In conclusion, our work has uncovered a mechanism by which high protein intake, through an increase in plasma leucine, causes mTORC1-mediated inhibition of monocyte/macrophage autophagy and subsequent atherogenesis. This has important clinical and public health implications because protein intake at any level above the minimum recommended daily intake of 0.8 g/kg/d is considered acceptable and safe and has become popular; however, the results from our studies suggest that high protein intake should be considered with caution.
Literature
[1] Zhang, X., Kapoor, D., Jeong, S. J., Fappi, A., Stitham, J., Shabrish, V., … & Razani, B. (2024). Identification of a leucine-mediated threshold effect governing macrophage mTOR signalling and cardiovascular risk. Nature Metabolism, 6(2), 359-377.
[2] Babygirija, R., & Lamming, D. W. (2021). The regulation of healthspan and lifespan by dietary amino acids. Translational medicine of aging, 5, 17-30.
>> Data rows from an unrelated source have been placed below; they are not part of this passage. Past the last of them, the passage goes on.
## src/source/overlay_pkg.sv

```systemverilog
package overlay_pkg;

    //////////////////////////////
    // basic types

    localparam int COORD_W = 16;

    typedef logic [COORD_W-1:0] coord_t;    // pixel or line number

    // one box record, x0 is the first field received
    typedef struct packed {
        coord_t x0;                         // left
        coord_t y0;                         // top
        coord_t x1;                         // right
        coord_t y1;                         // bottom
    } box_t;

    typedef logic [15:0] rgb565_t;          // r 15:11, g 10:5, b 4:0

    //////////////////////////////
    // overlay constants

    localparam int BYTES_PER_BOX = 8;       // msb first on the byte stream
    localparam int BORDER_MARGIN = 2;       // half width of an edge

    // outline colour
    localparam logic [7:0] MARK_R = 8'd255;
    localparam logic [7:0] MARK_G = 8'd0;
    localparam logic [7:0] MARK_B = 8'd0;

endpackage
```

## src/source/mark_if.sv

```systemverilog
`timescale 1ns/1ps

// border mark with syncs, one cycle behind the raster
interface mark_if;

    logic hit;      // pixel lies on a box edge
    logic de;
    logic hs;
    logic vs;

    modport producer (
        output hit, de, hs, vs
    );

    modport consumer (
        input hit, de, hs, vs
    );

endinterface

```

## src/source/pixel_mixer.sv

```systemverilog
`timescale 1ns/1ps

module pixel_mixer (
    input  logic                 pix_clk,
    input  logic                 rst_n_i,
    mark_if.consumer             mark,
    input  overlay_pkg::rgb565_t pix_rgb565_i,
    output logic                 vs_o,
    output logic                 hs_o,
    output logic                 de_o,
    output logic [7:0]           r_o,
    output logic [7:0]           g_o,
    output logic [7:0]           b_o
);

    logic [7:0] r_c;
    logic [7:0] g_c;
    logic [7:0] b_c;

    always_comb
    begin
        if (mark.hit && mark.de)
        begin
            r_c = overlay_pkg::MARK_R;
            g_c = overlay_pkg::MARK_G;
            b_c = overlay_pkg::MARK_B;
        end
        else
        begin
            r_c = {pix_rgb565_i[15:11], 3'b000};    // zero fill
            g_c = {pix_rgb565_i[10:5],  2'b00};
            b_c = {pix_rgb565_i[4:0],   3'b000};
        end
    end

    always_ff @(posedge pix_clk or negedge rst_n_i)
    begin
        if (!rst_n_i)
        begin
            vs_o <= 1'b0;
            hs_o <= 1'b0;
            de_o <= 1'b0;
            r_o  <= '0;
            g_o  <= '0;
            b_o  <= '0;
        end
        else
        begin
            vs_o <= mark.vs;
            hs_o <= mark.hs;
            de_o <= mark.de;
            r_o  <= r_c;
            g_o  <= g_c;
            b_o  <= b_c;
        end
    end

endmodule

```

## src/flat_wrapper.sv

```systemverilog
// flat-port wrapper written by rule: the top's interface ports become plain ports
module pixel_mixer_flat 
  (pix_clk, rst_n_i, pix_rgb565_i, vs_o, hs_o, de_o, r_o, g_o, b_o, mark_hit, mark_de, mark_hs, mark_vs);
  mark_if mark_i ();
  input  logic pix_clk;
  input  logic rst_n_i;
  input  overlay_pkg::rgb565_t pix_rgb565_i;
  output logic vs_o;
  output logic hs_o;
  output logic de_o;
  output logic [7:0] r_o;
  output logic [7:0] g_o;
  output logic [7:0] b_o;
  input wire logic [$bits(mark_i.hit)-1:0] mark_hit;
  input wire logic [$bits(mark_i.de)-1:0] mark_de;
  input wire logic [$bits(mark_i.hs)-1:0] mark_hs;
  input wire logic [$bits(mark_i.vs)-1:0] mark_vs;
  assign mark_i.hit = mark_hit;
  assign mark_i.de = mark_de;
  assign mark_i.hs = mark_hs;
  assign mark_i.vs = mark_vs;
  pixel_mixer u_core (.pix_clk(pix_clk), .rst_n_i(rst_n_i), .mark(mark_i), .pix_rgb565_i(pix_rgb565_i), .vs_o(vs_o), .hs_o(hs_o), .de_o(de_o), .r_o(r_o), .g_o(g_o), .b_o(b_o));
endmodule
```

## config.mk

```make
export PLATFORM = sky130hd
export DESIGN_NAME = pixel_mixer_flat
export DESIGN_NICKNAME = d
export VERILOG_FILES = /design/src/source/overlay_pkg.sv /design/src/source/mark_if.sv /design/src/source/pixel_mixer.sv /design/src/flat_wrapper.sv
export SDC_FILE = /design/constraint.sdc
export NUM_CORES = 1
export LEC_CHECK = 0
export ABC_AREA = 1
export BUFFER_PORTS_ARGS = -buffer_cell sky130_fd_sc_hd__buf_2
export CAP_MARGIN = 25
export CORE_ASPECT_RATIO = 1.2
export CORE_MARGIN = 4
export CORE_UTILIZATION = 40
export DETAILED_ROUTE_END_ITERATION = 16
export PLACE_DENSITY = 0.79
export SYNTH_ARGS = -nofsm -noshare
export SYNTH_HDL_FRONTEND = slang
export SYNTH_SLANG_ARGS = --single-unit
```

## constraint.sdc

```tcl
create_clock -name pix_clk -period 0.9 [get_ports pix_clk]
set_clock_uncertainty 0.2 [all_clocks]
set_input_delay 0.09 -clock pix_clk [delete_from_list [all_inputs] [get_ports pix_clk]]
set_output_delay 0.09 -clock pix_clk [all_outputs]
set_load 0.1 [all_outputs]
```

Yosys cells after proc, flatten, opt, wreduce, memory -nomap -nowiden
Cells that the tools add are included.

word-level totals
  bits in read-only memories = 0
  latch bits = 0
  output and inout port bits = 27
  logic and storage cells = 10
  RAM bits = 0
  memories = 0
  input port bits = 22
  bits in registers = 27

operators by class
  equal/unequal tests = 0
  multipliers = 0
  divide/modulo/power cells = 0
  bitwise gates (word level) = 0
  reduce and logical (&&, ||, !) cells = 1
  shift-type cells = 0
  magnitude comparators = 0
  add/subtract/negate cells = 0
  muxes and demuxes = 3

operators by type and width
  operator           number
  8-bit two-way mux  3
  1-bit logical AND  1

Longest topological paths before layout
Gate-level depths: netlist of the first run.

  word-level depth = 2
  gate-level depth with buffers = 2
  gate-level depth less buffers = 2

Worst setup path before layout of the first run
OpenSTA, ideal clock, no wires.

  kind = reg-to-output
  start point = register u_core.r_o[2] (netlist name)
  end point = output port r_o[1]
  stages on the path, launching flop included = 2
  data required time = 610 ps
  path slack = -731 ps
  arrival = 1,341 ps
  path buffers = 1
  path through = dfrtp_1 -> buf_4

RTL lines
  what              line                RTL
  end: declaration  flat_wrapper.sv:11  output logic [7:0] r_o;

Worst setup path in the final report of the first run
  start point = register u_core.r_o[2]
  end point = output port r_o[2]

RTL lines
  what                      line               RTL
  start: declaration        pixel_mixer.sv:11  output logic [7:0] r_o,
  start signal: assignment  pixel_mixer.sv:52  r_o <= r_c;

No word-level cell between the ends.

==> impl_metrics.toml, run 1 <==
[outcome]
status = "finished with violations"
violations = "negative hold slack, negative setup slack"

[placed_design]
dpl.hpwl_um = 1469
postPlaceCellArea_mm2 = 0.001370
placement.io_buffers = 43
gp_congestion = 0.6493
pre_cts_slack_ns = -0.07258

[power]
p_per_area_mw_per_mm2 = 1730
peakVddDrop_mv = 1.379
power.total_mw = 2.812
power.leakage_nw = 0.7842

[sta]
fin_crit_sh = 1.462
finalHoldViolations = 17
hold_ws_ns = -0.1309
fmax_mhz = 759.9
rsz0062_at_grt = "yes"
setup_viol = 25
final.setup.worst_slack_ns = -0.4159
report.final.slew_viol_count = 0
fin_crit_ns = 1.316
finalSetupTns_ns = -8.420

[floorplan]
ios = 49
start_util = 0.4145
num_rows = 17
die_w_um = 47.75
coreArea_mm2 = 0.001829
die_area_mm2 = 0.002659
dieHeight_um = 55.70

[global_routing]
grt_pass1_vias = 759
grt_max_degree = 21
grtUsageMet3 = 0.03236
busiest_layer = "met2"
grtUsageMet1 = 0.2050
grt_usage = 0.1986
globalRoute.totalOverflow = 0
antenna_found_initial = 0
grtUsageMet2 = 0.3573
grt_pass1_wl_um = 3594

[synth]
ys_seq_area_frac = 0.6601
synthCells = 64
syn_area_um2 = 758.2
yosys.area_share.simple = 0.02970
synth_cell_types = 8
ys_warn_count = 0
synthXorXnorAreaFrac = 0
synth_compound_area_frac = 0.1221
avgSynthCellArea_um2 = 11.85
yosysTopAreaCell = "dfrtp_1"
synth_top_family_by_area = "buffers and inverters"
muxShareOfSynthArea = 0
synth_fa_ha_area_frac = 0
synth_top_cells_by_area = "dfrtp_1 (66%), a21oi_2 (12%), inv_1 (8.4%)"
synth_top_area_frac = 0.6601
ys_ff_latch = 20

[clock_tree]
clock_path_buffers = 2
cts_root_buf = "clkbuf_4"
cts.clk_slew.worst_paths_ns = 0.12
cts_inserted_buffers = 3
cts_tree = "built"
htreeDepth = 1
clock-sinks = 20

[cells_and_area]
final_util = 0.8885
mostFrequentLayoutCell = "buf_12"
layout-drive-gt1-share = 0.6172
layout_common_cells = "buf_12 (23), buf_2 (21), dfrtp_4 (20)"
postLayoutCellArea_mm2 = 0.001625
nNetsFinal = 151
antenna_cells = 0
area_growth_pct = 114.4
n_fill_cell = 70

[worst_setup_path]
slowest_stage = "dfrtp_4"
path_max_fanout = 3
path_depth = 1
arrival_ns = 1.03
cp_cell_sequence = "buf_12"
critPathRequiredTime_ns = 0.61
crit_buf_inv = 1
cpLargestDelayFamily = "flip-flops"
setup.worst_path.start_class = "register"
endpoint = "r_o[2]"
crit_start = "u_core.r_o[2]"
path_class = "reg -> out"
crit_path_end_kind = "primary output"
slowest_delay_ns = 0.54

[worst_hold_path]
hold_class = "in -> reg"

[route]
viasPerCell = 4.483
vias = 659
antenna_left = 0
wirelength_um = 2306
drtIter0Drc = 10
drc_errors = 0
wl_per_cell_um = 15.69
dr.pass1.iters = 3

[job]
cap_violations = 0
==> where the power goes <==
part	total (mW)	switching, mW	internal [mW]	leakage [nW]
Combinational	1.03	0.673	0.356	0.539
Clock	0.744	0.294	0.450	0.0279
Sequential	1.04	0.0522	0.988	0.218
Total	2.81	1.02	1.79	0.784
==> how the worst min path moves through the flow <==
stage	to	slack, ns	cells past startpoint	from
finish	u_core.b_o[4]	-0.13	2	mark_hit
global route	u_core.b_o[4]	-0.15	2	mark_hit
CTS	u_core.b_o[4]	-0.15	2	mark_hit
detailed placement	u_core.g_o[5]	-0.14	1	rst_n_i
global placement	u_core.b_o[7]	-0.16	1	rst_n_i
floorplan	u_core.b_o[3]	-0.41	0	rst_n_i
==> cell usage after synthesis, drive strengths merged <==
master   n
dfrtp   20
inv     17
a21oi   11
buf      9
nand2    6
conb     1
==> through the flow <==
step                      hold slack (ns)  instances
final                             -0.1309        147
after global routing              -0.1505        147
after CTS                         -0.1504        147
after detailed placement          -0.1425        123
after global placement            -0.1616        123
after floorplan                   -0.4056         68
==> per-layer routing <==
| layer | share of wire | vias to the layer above | wire, um |
|---|---|---|---|
| li1 | - | 302 | - |
| met3 | 0.046 | 6 | 105 |
| met1 | 0.34 | 320 | 773 |
| met2 | 0.59 | 31 | 1363 |
| met5 | 0 | - | 0 |
| met4 | 0.027 | 0 | 63 |
==> state kept, by name (all words and copies together), names as in the netlist <==
register and count:
u_core.de_o 1, u_core.r_o 6, u_core.hs_o 1, u_core.vs_o 1
u_core.b_o 5, u_core.g_o 6
==> logic make-up (layout without fill, tap and decap cells) <==
group           count (synthesis)  in the layout
other cells                     1              5
buf+inv                        26             86
simple gates                    6              6
flops                          20             20
compound gates                 11             11
==> repair_timing <==
action                                 CTS  global route
buffers inserted                         0             0
endpoints found under the hold margin   39             9
hold buffers                            20             1
setup endpoints to repair               22            31
resized for setup                        0             1
==> final cells by class <==
class / instances / area [um^2] / area share
Inverter: 17 / 63.81 / 0.03926
Multi-Input combinational cell: 22 / 133.9 / 0.08237
Clock buffer: 3 / 22.52 / 0.01386
Sequential cell: 20 / 575.6 / 0.3541
Tap cell: 19 / 23.77 / 0.01463
Clock inverter: 1 / 30.03 / 0.01848
Timing Repair Buffer: 65 / 775.7 / 0.4773
No activity file was read; power rests on OpenSTA's default activity.
==> inputs of run 2 (changes only) <==
CORE_MARGIN = 3   (was 4)
==> impl_metrics.toml, run 2 (synthesis gave the netlist of run 1 again) <==
[route]
antenna_left = 0
wl_per_cell_um = 18.52
vias = 701
viasPerCell = 4.834
drc_errors = 0
wirelength_um = 2686
dr.pass1.iters = 4
drtIter0Drc = 11

[worst_setup_path]
crit_path_end_kind = "primary output"
crit_buf_inv = 1
path_class = "reg -> out"
critPathRequiredTime_ns = 0.61
slowest_delay_ns = 0.54
arrival_ns = 1.03
path_depth = 1
slowest_stage = "dfrtp_4"
cp_cell_sequence = "buf_12"
path_max_fanout = 3
setup.worst_path.start_class = "register"
cpLargestDelayFamily = "flip-flops"

[floorplan]
num_rows = 16
ios = 49
coreArea_mm2 = 0.001702
die_w_um = 45.75
die_area_mm2 = 0.002456
dieHeight_um = 53.70
start_util = 0.4456

[sta]
report.final.slew_viol_count = 0
rsz0062_at_grt = "yes"
final.setup.worst_slack_ns = -0.4198
hold_ws_ns = -0.1880
setup_viol = 23
fin_crit_sh = 1.466
fmax_mhz = 757.7
finalHoldViolations = 10
fin_crit_ns = 1.320

[placed_design]
postPlaceCellArea_mm2 = 0.001376
placement.io_buffers = 43
dpl.hpwl_um = 1460
gp_congestion = 0.6433

[global_routing]
antenna_found_initial = 0
globalRoute.totalOverflow = 0
grt_pass1_vias = 760
grt_usage = 0.2440
grt_pass1_wl_um = 3974
grt_max_degree = 21

[outcome]
violations = "negative hold slack, negative setup slack"
status = "finished with violations"

[clock_tree]
cts_root_buf = "clkbuf_4"
cts_hold_buf = 19
clock-sinks = 20
cts_tree = "built"
clock_path_buffers = 2
cts_inserted_buffers = 3
htreeDepth = 1
cts.clk_slew.worst_paths_ns = 0.12

[cells_and_area]
area_growth_pct = 110.7
n_fill_cell = 52
layout_common_cells = "buf_12 (23), buf_2 (20), dfrtp_4 (20)"
antenna_cells = 0
top_regs = "u_core.g_o (6), u_core.r_o (6), u_core.b_o (5)"
mostFrequentLayoutCell = "buf_12"
layout-drive-gt1-share = 0.6299
final_util = 0.9390
postLayoutCellArea_mm2 = 0.001598
nNetsFinal = 150

[job]
cap_violations = 0

[power]
power.leakage_nw = 0.7640
p_per_area_mw_per_mm2 = 1633
peakVddDrop_mv = 1.289

[worst_hold_path]
hold_class = "in -> reg"
hold-path-cell-count = 2
## run 2: what timing repair did
action / 4_1_cts / 5_1_grt
endpoints found under the setup margin: 22 / 24
hold endpoints to repair: 40 / 6
setup buffers: 0 / 0
cloned: 0 / 0
gates resized for setup: 0 / 1
## run 2: layout make-up
class | instances | area [um^2] | share of cell area
multi-input combinational | 22 | 133.9 | 0.08379
tap | 18 | 22.52 | 0.01410
clock buffer | 4 | 36.28 | 0.02271
timing repair buffer | 64 | 765.7 | 0.4792
inverter | 17 | 63.81 | 0.03994
sequential | 20 | 575.6 | 0.3602
## run 2: path summary, 6_finish.rpt
| path | start | endpoint |
|---|---|---|
| min in group asynchronous | rst_n_i | u_core.vs_o |
| worst max-delay path | u_core.r_o[2] | r_o[2] |
| max in group asynchronous | rst_n_i | u_core.b_o[7] |
| worst min-delay path | mark_de | u_core.g_o[4] |
## run 2: metrics by stage
step	TNS, ns	power, mW	std cells	setup slack [ns]
3_5_place_dp	-0.6485	2.022	123	-0.07136
6_report	-8.161	2.609	145	-0.4198
5_1_grt	-8.775	2.685	145	-0.4519
3_3_place_gp	-0.5273	1.998	123	-0.06582
4_1_cts	-8.123	2.587	146	-0.4114
2_1_floorplan	-0.4776	1.678	68	-0.2340
## run 2: power breakdown
part	total (mW)	internal [mW]	switching, mW
registers	1.04	0.988	0.0554
logic	1.04	0.354	0.684
clock network	0.528	0.247	0.282
## run 2: layer usage
layer	part of all wire	global-route usage	up-vias
li1	-	-	297
met4	0.018	0.07583	0
met3	0.086	0.06355	6
met5	0	0	-
met2	0.55	0.4698	51
met1	0.35	0.2484	347
==> inputs of run 3 (changes only) <==
CORE_UTILIZATION = 42   (was 40)
CTS_BUF_LIST = sky130_fd_sc_hd__clkbuf_4   (was unset)
PLACE_DENSITY = 0.83   (was 0.79)
==> impl_metrics.toml, run 3 (synthesis gave the netlist of run 1 again) <==
[outcome]
status = "finished with violations"
violations = "negative hold slack, negative setup slack"

[global_routing]
grt_usage = 0.3057
grt_pass1_vias = 779
globalRoute.totalOverflow = 0
antenna_found_initial = 0
grt_max_degree = 21
grt_pass1_wl_um = 4602

[sta]
fmax_mhz = 755.5
hold_ws_ns = -0.1315
fin_crit_sh = 1.471
fin_crit_ns = 1.324
final.setup.worst_slack_ns = -0.4236
report.final.slew_viol_count = 0
setup_viol = 23
rsz0062_at_grt = "yes"
finalHoldViolations = 13

[cells_and_area]
nNetsFinal = 149
layout-drive-gt1-share = 0.6400
n_fill_cell = 32
top_regs = "u_core.g_o (6), u_core.r_o (6), u_core.b_o (5)"
mostFrequentLayoutCell = "buf_12"
final_util = 0.9593
area_growth_pct = 110.2
antenna_cells = 0
layout_common_cells = "buf_12 (24), buf_2 (20), dfrtp_4 (20)"

[clock_tree]
clock_path_buffers = 2
clock-sinks = 20
postCtsSetupRepairBufs = 0
htreeDepth = 1
cts_hold_buf = 19
cts_inserted_buffers = 3
cts_tree = "built"
cts.clk_slew.worst_paths_ns = 0.12
cts_root_buf = "clkbuf_4"

[floorplan]
die_area_mm2 = 0.002353
start_util = 0.4563
dieHeight_um = 52.55
num_rows = 16
ios = 49
coreArea_mm2 = 0.001662
die_w_um = 44.79

[worst_setup_path]
crit_buf_inv = 1
path_class = "reg -> out"
cp_cell_sequence = "buf_12"
slowest_delay_ns = 0.54
cpLargestDelayFamily = "flip-flops"
slowest_stage = "dfrtp_4"
setup.worst_path.start_class = "register"
arrival_ns = 1.03
path_max_fanout = 3
critPathRequiredTime_ns = 0.61
crit_path_end_kind = "primary output"
path_depth = 1

[route]
drc_errors = 0
dr.pass1.iters = 4
viasPerCell = 4.825
wirelength_um = 3122
wl_per_cell_um = 21.83
vias = 690
drtIter0Drc = 11
antenna_left = 0

[job]
cap_violations = 0

[placed_design]
gp_congestion = 0.6263
dpl.hpwl_um = 1541
placement.io_buffers = 43
pre_cts_slack_ns = -0.08167

[power]
peakVddDrop_mv = 1.539
power.leakage_nw = 0.7645
p_per_area_mw_per_mm2 = 1595

[worst_hold_path]
hold-path-cell-count = 2
hold_class = "in -> reg"
[run 3: cell types whose count changed in the layout (fill, tap and decap cells not counted), sizes merged]
cell          change
buf               -1
clkbuf            -1
dlygate4sd3       -1
dlymetal6s4s      +1
[run 3: cell type report]
cell class | count | area [um^2] | share of cell area
Timing Repair Buffer | 63 | 773.2 | 0.4851
Inverter | 17 | 63.81 | 0.04003
Sequential cell | 20 | 575.6 | 0.3611
Clock buffer | 3 | 22.52 | 0.01413
Tap cell | 18 | 22.52 | 0.01413
Multi-Input combinational cell | 22 | 136.4 | 0.08556
[run 3: timing repair]
| item | in CTS | in global routing |
|---|---|---|
| gates cloned | 0 | 0 |
| endpoints found under the setup margin | 22 | 25 |
| gates resized for setup | 0 | 4 |
| endpoints found under the hold margin | 40 | 12 |
[run 3: final timing paths]
kind,startpoint,to,slack [ns]
min in group asynchronous,rst_n_i,u_core.b_o[5],0.06
hold / removal,mark_de,u_core.de_o,-0.13
max in group asynchronous,rst_n_i,u_core.r_o[3],0.09
setup / recovery,u_core.r_o[2],r_o[0],-0.42
[run 3: metal layers]
layer	part of all wire	GRT usage	routed length, um	vias to the layer above
li1	-	-	-	294
met1	0.32	0.3104	986	337
met2	0.57	0.5766	1790	47
met3	0.071	0.07560	222	12
met4	0.039	0.1220	123	0
met5	0	0	0	-
[run 3: report_power, final]
group	internal, mW	total (mW)	switching, mW
clock network	0.157	0.443	0.286
registers	0.988	1.05	0.0580
logic	0.359	1.05	0.695
total	1.50	2.54	1.04
[run 3: per-stage QoR]
| stage | power [mW] | hold slack (ns) | cell area, um^2 | std cells | setup TNS (ns) |
|---|---|---|---|---|---|
| after floorplan | 1.678 | -0.4056 | 873.3 | 68 | -0.4776 |
| after global placement | 2.003 | -0.1639 | 1381 | 122 | -0.5287 |
| after detailed placement | 2.028 | -0.1442 | 1381 | 122 | -0.6755 |
| after CTS | 2.490 | -0.1087 | 1594 | 144 | -7.951 |
| after global routing | 2.606 | -0.1373 | 1594 | 143 | -8.879 |
| final | 2.543 | -0.1315 | 1594 | 143 | -8.409 |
[3] Zhang, X., Sergin, I., Evans, T. D., Jeong, S. J., Rodriguez-Velez, A., Kapoor, D., … & Razani, B. (2020). High-protein diets increase cardiovascular risk by activating macrophage mTOR to suppress mitophagy. Nature metabolism, 2(1), 110-125.
[4] Parkhitko, A. A., Wang, L., Filine, E., Jouandin, P., Leshchiner, D., Binari, R., … & Perrimon, N. (2021). A genetic model of methionine restriction extends Drosophila health-and lifespan. Proceedings of the National Academy of Sciences, 118(40), e2110387118.